Electric vehicles (EVs) are becoming more popular worldwide, but their lithium-ion batteries still come with safety concerns—especially when it comes to lithium plating. This occurs when lithium metal builds up on the battery’s anode surface during charging, which can shorten battery life and even create serious safety risks. To tackle this, a team from the University of Shanghai for Science and Technology has developed an AI-driven detection system that could make a real difference.
The system uses artificial intelligence to analyse standard electrical signals from the battery, reaching a detection accuracy above 97%. What’s impressive is that it achieves this without needing costly hardware changes, making it easier for manufacturers to adopt and improve battery safety and durability.

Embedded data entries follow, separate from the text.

File: src/design/periodic_task_scheduler_unit.sv
// Top level of the cooperative periodic task scheduler.
`timescale 1ns / 1ps
// Flow: tick, add and unused commands put their one result in the output register
//   from EXEC once the output is free; run opens a scan and ends in DONE.
// Throughput: one request at a time; a new request is taken only back in IDLE, after
//   the one-slot-per-cycle scan (held while a due slot waits on a busy output) and output stalls.
// Reset (arst_n low): tick counter, task count and output valid clear at once;
//   the period and next-due table is not cleared, it is only read once written.

module periodic_task_scheduler_unit import pts_pkg::*; #(
	parameter int TASK_SLOTS = 8
) (
	input  logic clk,
	input  logic arst_n,
	// command request channel
	input  logic req_valid,
	output logic req_ready,
	input  req_t req,
	// result channel
	output logic rsp_valid,
	input  logic rsp_ready,
	output rsp_t rsp
);

	ctl_t ctl;
	sts_t sts;

	// Controller: IDLE takes a request, EXEC runs tick/add or opens a scan, SCAN walks
	// one slot per cycle unless a due slot waits on a busy output, DONE writes the final (last) result.
	pts_ctrl u_ctrl (
		.clk       (clk),
		.arst_n    (arst_n),
		.req_valid (req_valid),
		.req_ready (req_ready),
		.sts       (sts),
		.ctl       (ctl)
	);

	// Datapath: counter, task table, wrap-safe due test, held pending result
	// so that the last flag lands on the final fired slot.
	pts_datapath #(
		.TASK_SLOTS (TASK_SLOTS)
	) u_dp (
		.clk       (clk),
		.arst_n    (arst_n),
		.req       (req),
		.ctl       (ctl),
		.sts       (sts),
		.rsp_valid (rsp_valid),
		.rsp_ready (rsp_ready),
		.rsp       (rsp)
	);

endmodule
File: config.mk
export PLATFORM = sky130hd
export DESIGN_NAME = periodic_task_scheduler_unit
export DESIGN_NICKNAME = d
export VERILOG_FILES = /design/src/design/pts_pkg.sv /design/src/design/pts_ctrl.sv /design/src/design/pts_datapath.sv /design/src/design/periodic_task_scheduler_unit.sv
export SDC_FILE = /design/constraint.sdc
export NUM_CORES = 1
export LEC_CHECK = 0
export ABC_AREA = 1
export BUFFER_PORTS_ARGS = -buffer_cell sky130_fd_sc_hd__buf_4
export CORE_MARGIN = 1.5
export CORE_UTILIZATION = 56
export CTS_CLUSTER_DIAMETER = 80
export DETAILED_ROUTE_END_ITERATION = 10
export HOLD_SLACK_MARGIN = 0.1
export PLACE_DENSITY = 0.88
export SYNTH_ARGS = -nofsm -noshare
export SYNTH_HDL_FRONTEND = slang
export SYNTH_HIERARCHICAL = 1
export SYNTH_SLANG_ARGS = --single-unit
export TNS_END_PERCENT = 1
File: constraint.sdc
create_clock -name clk -period 5.65 [get_ports clk]
set_input_delay 1.4125 -clock clk [delete_from_list [all_inputs] [get_ports clk]]
set_output_delay 1.4125 -clock clk [all_outputs]
set_load 0.02 [all_outputs]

Here’s why lithium plating matters: instead of lithium ions slipping neatly between graphite layers in the anode, they sometimes deposit as metallic lithium on the surface—often during fast charging or in cold conditions. This can lead to dendrites, tiny needle-like structures that risk causing short circuits and fires. Detecting these problems early has been tricky, but this AI approach offers a practical solution.

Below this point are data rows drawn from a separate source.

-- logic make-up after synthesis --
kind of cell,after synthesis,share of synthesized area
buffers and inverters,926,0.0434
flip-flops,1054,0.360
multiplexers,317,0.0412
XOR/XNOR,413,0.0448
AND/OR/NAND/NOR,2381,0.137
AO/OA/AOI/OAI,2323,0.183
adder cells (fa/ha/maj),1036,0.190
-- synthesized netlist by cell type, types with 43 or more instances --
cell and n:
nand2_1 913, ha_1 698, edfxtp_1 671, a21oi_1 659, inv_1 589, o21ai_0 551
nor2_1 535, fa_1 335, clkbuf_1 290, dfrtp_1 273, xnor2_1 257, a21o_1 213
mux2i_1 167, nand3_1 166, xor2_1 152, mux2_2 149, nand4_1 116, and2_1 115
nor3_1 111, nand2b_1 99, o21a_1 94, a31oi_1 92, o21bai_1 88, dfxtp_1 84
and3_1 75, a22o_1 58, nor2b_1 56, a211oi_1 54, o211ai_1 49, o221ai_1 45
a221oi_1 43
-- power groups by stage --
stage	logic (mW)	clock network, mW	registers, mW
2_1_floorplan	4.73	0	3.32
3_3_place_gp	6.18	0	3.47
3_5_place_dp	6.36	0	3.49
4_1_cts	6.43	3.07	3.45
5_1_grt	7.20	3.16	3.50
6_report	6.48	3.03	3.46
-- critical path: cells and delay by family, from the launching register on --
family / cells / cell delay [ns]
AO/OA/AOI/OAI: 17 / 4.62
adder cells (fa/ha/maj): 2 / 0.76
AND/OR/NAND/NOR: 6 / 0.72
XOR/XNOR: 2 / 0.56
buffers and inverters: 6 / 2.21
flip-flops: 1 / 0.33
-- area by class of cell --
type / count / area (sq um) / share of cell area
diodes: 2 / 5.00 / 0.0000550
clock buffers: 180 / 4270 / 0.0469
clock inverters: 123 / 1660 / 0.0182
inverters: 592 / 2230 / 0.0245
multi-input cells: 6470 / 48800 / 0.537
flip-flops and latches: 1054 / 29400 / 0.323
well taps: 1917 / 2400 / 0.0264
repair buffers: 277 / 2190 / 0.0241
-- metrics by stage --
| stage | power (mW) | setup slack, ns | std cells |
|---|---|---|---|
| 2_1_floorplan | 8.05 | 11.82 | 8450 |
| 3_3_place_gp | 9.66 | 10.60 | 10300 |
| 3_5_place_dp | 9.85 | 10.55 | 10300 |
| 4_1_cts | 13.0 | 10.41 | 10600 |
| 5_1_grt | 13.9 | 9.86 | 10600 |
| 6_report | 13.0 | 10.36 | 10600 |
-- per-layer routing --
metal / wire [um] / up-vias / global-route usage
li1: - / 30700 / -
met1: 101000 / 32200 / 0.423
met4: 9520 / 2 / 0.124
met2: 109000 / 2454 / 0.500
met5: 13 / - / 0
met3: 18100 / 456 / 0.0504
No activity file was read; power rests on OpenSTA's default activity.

The Shanghai researchers built their detection tool around the Random Forest machine learning algorithm. By examining data collected during pulse charging, the system picks up patterns that signal lithium plating. It’s been tested using signals from existing battery management systems (BMS), achieving over 97.2% accuracy without any physical battery modifications. This means it can slot into current EV platforms with minimal hassle.
A key to the system’s success is its multi-dimensional feature extraction. While looking at just one variable gave around 68.5% accuracy, combining features like internal resistance and voltage relaxation boosted detection significantly. This lets the system predict faults early and deliver real-time insights into battery health and safety.
Because it works as a software upgrade for current BMS units or can be integrated into cloud-based management tools, EV makers and energy storage companies can adopt it quickly—no redesign needed. The team also plans to extend this approach to other lithium-ion uses, such as smartphones and grid storage, with future versions adapting to fast-charging conditions.
As EVs continue to replace traditional vehicles, making sure their batteries are reliable and safe is crucial. This AI-powered lithium plating detection system gives manufacturers a valuable tool to extend battery life and build user confidence in electric transport. It’s a great example of how smart data analysis can help solve tough engineering problems and move us toward cleaner, safer energy.